Lines in the listing under this task are to be copied exactly.

══ WORKING DATA

==> src/rtl/dtree_walk_ctrl.sv <==
// dtree_walk_ctrl: walks a programmable decision-tree node table one node per clock, sharing one comparator.
// Optional feature macro DTREE_STATS_EN adds saturating sample / walk-cycle counters with a synchronous clear.
module dtree_walk_ctrl #(
  parameter int NUM_FEAT  = 4,
  parameter int FEAT_W    = 8,
  parameter int CLASS_W   = 2,
  parameter int NODE_AW   = 6,
  parameter int MAX_DEPTH = 16,
  parameter int FIDX_W    = (NUM_FEAT > 1) ? $clog2(NUM_FEAT) : 1,
  parameter int NODE_W    = 1 + FIDX_W + 3 + FEAT_W + 2*NODE_AW
) (
  input  logic                         clk,
  input  logic                         rst_n,
  input  logic                         cfg_we,
  input  logic [NODE_AW-1:0]           cfg_addr,
  input  logic [NODE_W-1:0]            cfg_wdata,
  output logic                         cfg_busy,
  input  logic                         in_valid,
  output logic                         in_ready,
  input  logic [NUM_FEAT*FEAT_W-1:0]   in_x,
  output logic                         out_valid,
  input  logic                         out_ready,
  output logic [CLASS_W-1:0]           out_class,
  output logic                         out_err
`ifdef DTREE_STATS_EN
  ,
  input  logic                         stat_clr,
  output logic [15:0]                  stat_samples,
  output logic [15:0]                  stat_cycles
`endif
);

  localparam int DEPTH_W  = $clog2(MAX_DEPTH + 1);
  localparam int TBL_N    = 1 << NODE_AW;
  localparam int THR_LSB  = 2*NODE_AW;
  localparam int PREC_LSB = THR_LSB + FEAT_W;
  localparam int FIDX_LSB = PREC_LSB + 3;

  typedef enum logic [1:0] {
    IDLE = 2'd0,
    WALK = 2'd1,
    DONE = 2'd2
  } state_t;

  state_t                       state;
  state_t                       state_next;
  logic [NODE_W-1:0]            node_tbl [TBL_N];
  logic [NODE_AW-1:0]           ptr;
  logic [NODE_AW-1:0]           ptr_next;
  logic [DEPTH_W-1:0]           depth;
  logic [DEPTH_W-1:0]           depth_next;
  logic [CLASS_W-1:0]           class_q;
  logic [CLASS_W-1:0]           class_next;
  logic                         err_q;
  logic                         err_next;
  logic [NUM_FEAT*FEAT_W-1:0]   x_q;
  logic                         accept;
  logic                         tbl_we;

  logic [NODE_W-1:0]            node;
  logic                         node_leaf;
  logic [FIDX_W-1:0]            node_fidx;
  logic [2:0]                   node_prec;
  logic [FEAT_W-1:0]            node_thr;
  logic [NODE_AW-1:0]           node_left;
  logic [NODE_AW-1:0]           node_right;
  logic [FEAT_W-1:0]            feat_val;
  logic                         go_left;

  // Keep only the top (prec+1) bits of the feature, right-aligned (zero-extended).
  function automatic logic [FEAT_W-1:0] prec_field(input logic [FEAT_W-1:0] v,
                                                   input logic [2:0] prec);
    int p;
    p = int'(prec) + 1;
    if (p >= FEAT_W) return v;
    return v >> (FEAT_W - p);
  endfunction

  function automatic logic [15:0] sat_inc(input logic [15:0] v, input logic en);
    if (en && (v != 16'hFFFF)) return v + 16'd1;
    return v;
  endfunction

  assign in_ready  = (state == IDLE);
  assign cfg_busy  = (state != IDLE);
  assign out_valid = (state == DONE);
  assign out_class = class_q;
  assign out_err   = err_q;
  assign accept    = in_valid && (state == IDLE);
  assign tbl_we    = cfg_we && (state == IDLE);

  assign node       = node_tbl[ptr];
  assign node_leaf  = node[NODE_W-1];
  assign node_fidx  = node[FIDX_LSB +: FIDX_W];
  assign node_prec  = node[PREC_LSB +: 3];
  assign node_thr   = node[THR_LSB +: FEAT_W];
  assign node_left  = node[NODE_AW +: NODE_AW];
  assign node_right = node[0 +: NODE_AW];

  // Out-of-range feature indices fall through to feature 0.
  always_comb begin
    feat_val = x_q[0 +: FEAT_W];
    for (int i = 1; i < NUM_FEAT; i++) begin
      if (int'(node_fidx) == i) feat_val = x_q[i*FEAT_W +: FEAT_W];
    end
  end

  assign go_left = (prec_field(feat_val, node_prec) <= node_thr);

  // Node table: cleared by reset, writable only while idle.
  always_ff @(posedge clk or negedge rst_n) begin
    if (!rst_n) begin
      for (int i = 0; i < TBL_N; i++) node_tbl[i] <= '0;
    end else if (tbl_we) begin
      node_tbl[cfg_addr] <= cfg_wdata;
    end
  end

  always_ff @(posedge clk) begin
    if (accept) x_q <= in_x;
  end

  always_ff @(posedge clk or negedge rst_n) begin
    if (!rst_n) begin
      state   <= IDLE;
      ptr     <= '0;
      depth   <= '0;
      class_q <= '0;
      err_q   <= 1'b0;
    end else begin
      state   <= state_next;
      ptr     <= ptr_next;
      depth   <= depth_next;
      class_q <= class_next;
      err_q   <= err_next;
    end
  end

  always_comb begin
    state_next = state;
    ptr_next   = ptr;
    depth_next = depth;
    class_next = class_q;
    err_next   = err_q;
    unique case (state)
      IDLE: begin
        if (in_valid) begin
          state_next = WALK;
          ptr_next   = '0;
          depth_next = '0;
        end
      end
      WALK: begin
        if (node_leaf) begin
          class_next = node_thr[CLASS_W-1:0];
          err_next   = 1'b0;
          state_next = DONE;
        end else if (depth == DEPTH_W'(MAX_DEPTH - 1)) begin
          // This visit would reach the depth limit: abort the walk.
          class_next = '0;
          err_next   = 1'b1;
          depth_next = depth + 1'b1;
          state_next = DONE;
        end else begin
          ptr_next   = go_left ? node_left : node_right;
          depth_next = depth + 1'b1;
        end
      end
      DONE: begin
        if (out_ready) state_next = IDLE;
      end
      default: state_next = IDLE;
    endcase
  end

`ifdef DTREE_STATS_EN
  logic [15:0] samples_q;
  logic [15:0] cycles_q;

  always_ff @(posedge clk or negedge rst_n) begin
    if (!rst_n) begin
      samples_q <= '0;
      cycles_q  <= '0;
    end else if (stat_clr) begin
      samples_q <= '0;
      cycles_q  <= '0;
    end else begin
      samples_q <= sat_inc(samples_q, (state == DONE) && out_ready);
      cycles_q  <= sat_inc(cycles_q, (state == WALK));
    end
  end

  assign stat_samples = samples_q;
  assign stat_cycles  = cycles_q;
`endif

endmodule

════

▸ WRITTEN SOLUTION:
==> src/rtl/dtree_walk_ctrl.sv <==
// dtree_walk_ctrl: walks a programmable decision-tree node table one node per clock, sharing one comparator.
// Optional feature macro DTREE_STATS_EN adds saturating sample / walk-cycle counters with a synchronous clear.
module dtree_walk_ctrl #(
  parameter int NUM_FEAT  = 4,
  parameter int FEAT_W    = 8,
  parameter int CLASS_W   = 2,
  parameter int NODE_AW   = 6,
  parameter int MAX_DEPTH = 16,
  parameter int FIDX_W    = (NUM_FEAT > 1) ? $clog2(NUM_FEAT) : 1,
  parameter int NODE_W    = 1 + FIDX_W + 3 + FEAT_W + 2*NODE_AW
) (
  input  logic                         clk,
  input  logic                         rst_n,
  input  logic                         cfg_we,
  input  logic [NODE_AW-1:0]           cfg_addr,
  input  logic [NODE_W-1:0]            cfg_wdata,
  output logic                         cfg_busy,
  input  logic                         in_valid,
  output logic                         in_ready,
  input  logic [NUM_FEAT*FEAT_W-1:0]   in_x,
  output logic                         out_valid,
  input  logic                         out_ready,
  output logic [CLASS_W-1:0]           out_class,
  output logic                         out_err
`ifdef DTREE_STATS_EN
  ,
  input  logic                         stat_clr,
  output logic [15:0]                  stat_samples,
  output logic [15:0]                  stat_cycles
`endif
);

  localparam int DEPTH_W  = $clog2(MAX_DEPTH + 1);
  localparam int TBL_N    = 1 << NODE_AW;
  localparam int THR_LSB  = 2*NODE_AW;
  localparam int PREC_LSB = THR_LSB + FEAT_W;
  localparam int FIDX_LSB = PREC_LSB + 3;

  typedef enum logic [1:0] {
    IDLE = 2'd0,
    WALK = 2'd1,
    DONE = 2'd2
  } state_t;

  state_t                       state;
  state_t                       state_next;
  logic [NODE_W-1:0]            node_tbl [TBL_N];
  logic [NODE_AW-1:0]           ptr;
  logic [NODE_AW-1:0]           ptr_next;
  logic [DEPTH_W-1:0]           depth;
  logic [DEPTH_W-1:0]           depth_next;
  logic [CLASS_W-1:0]           class_q;
  logic [CLASS_W-1:0]           class_next;
  logic                         err_q;
  logic                         err_next;
  logic [NUM_FEAT*FEAT_W-1:0]   x_q;
  logic                         accept;
  logic                         tbl_we;

  logic [NODE_W-1:0]            node;
  logic                         node_leaf;
  logic [FIDX_W-1:0]            node_fidx;
  logic [2:0]                   node_prec;
  logic [FEAT_W-1:0]            node_thr;
  logic [NODE_AW-1:0]           node_left;
  logic [NODE_AW-1:0]           node_right;
  logic [FEAT_W-1:0]            feat_val;
  logic                         go_left;

  // Keep only the top (prec+1) bits of the feature, right-aligned (zero-extended).
  function automatic logic [FEAT_W-1:0] prec_field(input logic [FEAT_W-1:0] v,
                                                   input logic [2:0] prec);
    int p;
    p = int'(prec) + 1;
    if (p >= FEAT_W) return v;
    return v >> (FEAT_W - p);
  endfunction

  function automatic logic [15:0] sat_inc(input logic [15:0] v, input logic en);
    if (en && (v != 16'hFFFF)) return v + 16'd1;
    return v;
  endfunction

  assign in_ready  = (state == IDLE);
  assign cfg_busy  = (state != IDLE);
  assign out_valid = (state == DONE);
  assign out_class = class_q;
  assign out_err   = err_q;
  assign accept    = in_valid && (state == IDLE);
  assign tbl_we    = cfg_we && (state == IDLE);

  assign node       = node_tbl[ptr];
  assign node_leaf  = node[NODE_W-1];
  assign node_fidx  = node[FIDX_LSB +: FIDX_W];
  assign node_prec  = node[PREC_LSB +: 3];
  assign node_thr   = node[THR_LSB +: FEAT_W];
  assign node_left  = node[NODE_AW +: NODE_AW];
  assign node_right = node[0 +: NODE_AW];

  // Out-of-range feature indices fall through to feature 0.
  always_comb begin
    feat_val = x_q[0 +: FEAT_W];
    for (int i = 1; i < NUM_FEAT; i++) begin
      if (int'(node_fidx) == i) feat_val = x_q[i*FEAT_W +: FEAT_W];
    end
  end

  assign go_left = (prec_field(feat_val, node_prec) <= node_thr);

  // Node table: cleared by reset, writable only while idle.
  always_ff @(posedge clk or negedge rst_n) begin
    if (!rst_n) begin
      for (int i = 0; i < TBL_N; i++) node_tbl[i] <= '0;
    end else if (tbl_we) begin
      node_tbl[cfg_addr] <= cfg_wdata;
    end
  end

  always_ff @(posedge clk) begin
    if (accept) x_q <= in_x;
  end

  always_ff @(posedge clk or negedge rst_n) begin
    if (!rst_n) begin
      state   <= IDLE;
      ptr     <= '0;
      depth   <= '0;
      class_q <= '0;
      err_q   <= 1'b0;
    end else begin
      state   <= state_next;
      ptr     <= ptr_next;
      depth   <= depth_next;
      class_q <= class_next;
      err_q   <= err_next;
    end
  end

  always_comb begin
    state_next = state;
    ptr_next   = ptr;
    depth_next = depth;
    class_next = class_q;
    err_next   = err_q;
    unique case (state)
      IDLE: begin
        if (in_valid) begin
          state_next = WALK;
          ptr_next   = '0;
          depth_next = '0;
        end
      end
      WALK: begin
        if (node_leaf) begin
          class_next = node_thr[CLASS_W-1:0];
          err_next   = 1'b0;
          state_next = DONE;
        end else if (depth == DEPTH_W'(MAX_DEPTH - 1)) begin
          // This visit would reach the depth limit: abort the walk.
          class_next = '0;
          err_next   = 1'b1;
          depth_next = depth + 1'b1;
          state_next = DONE;
        end else begin
          ptr_next   = go_left ? node_left : node_right;
          depth_next = depth + 1'b1;
        end
      end
      DONE: begin
        if (out_ready) state_next = IDLE;
      end
      default: state_next = IDLE;
    endcase
  end

`ifdef DTREE_STATS_EN
  logic [15:0] samples_q;
  logic [15:0] cycles_q;

  always_ff @(posedge clk or negedge rst_n) begin
    if (!rst_n) begin
      samples_q <= '0;
      cycles_q  <= '0;
    end else if (stat_clr) begin
      samples_q <= '0;
      cycles_q  <= '0;
    end else begin
      samples_q <= sat_inc(samples_q, (state == DONE) && out_ready);
      cycles_q  <= sat_inc(cycles_q, (state == WALK));
    end
  end

  assign stat_samples = samples_q;
  assign stat_cycles  = cycles_q;
`endif

endmodule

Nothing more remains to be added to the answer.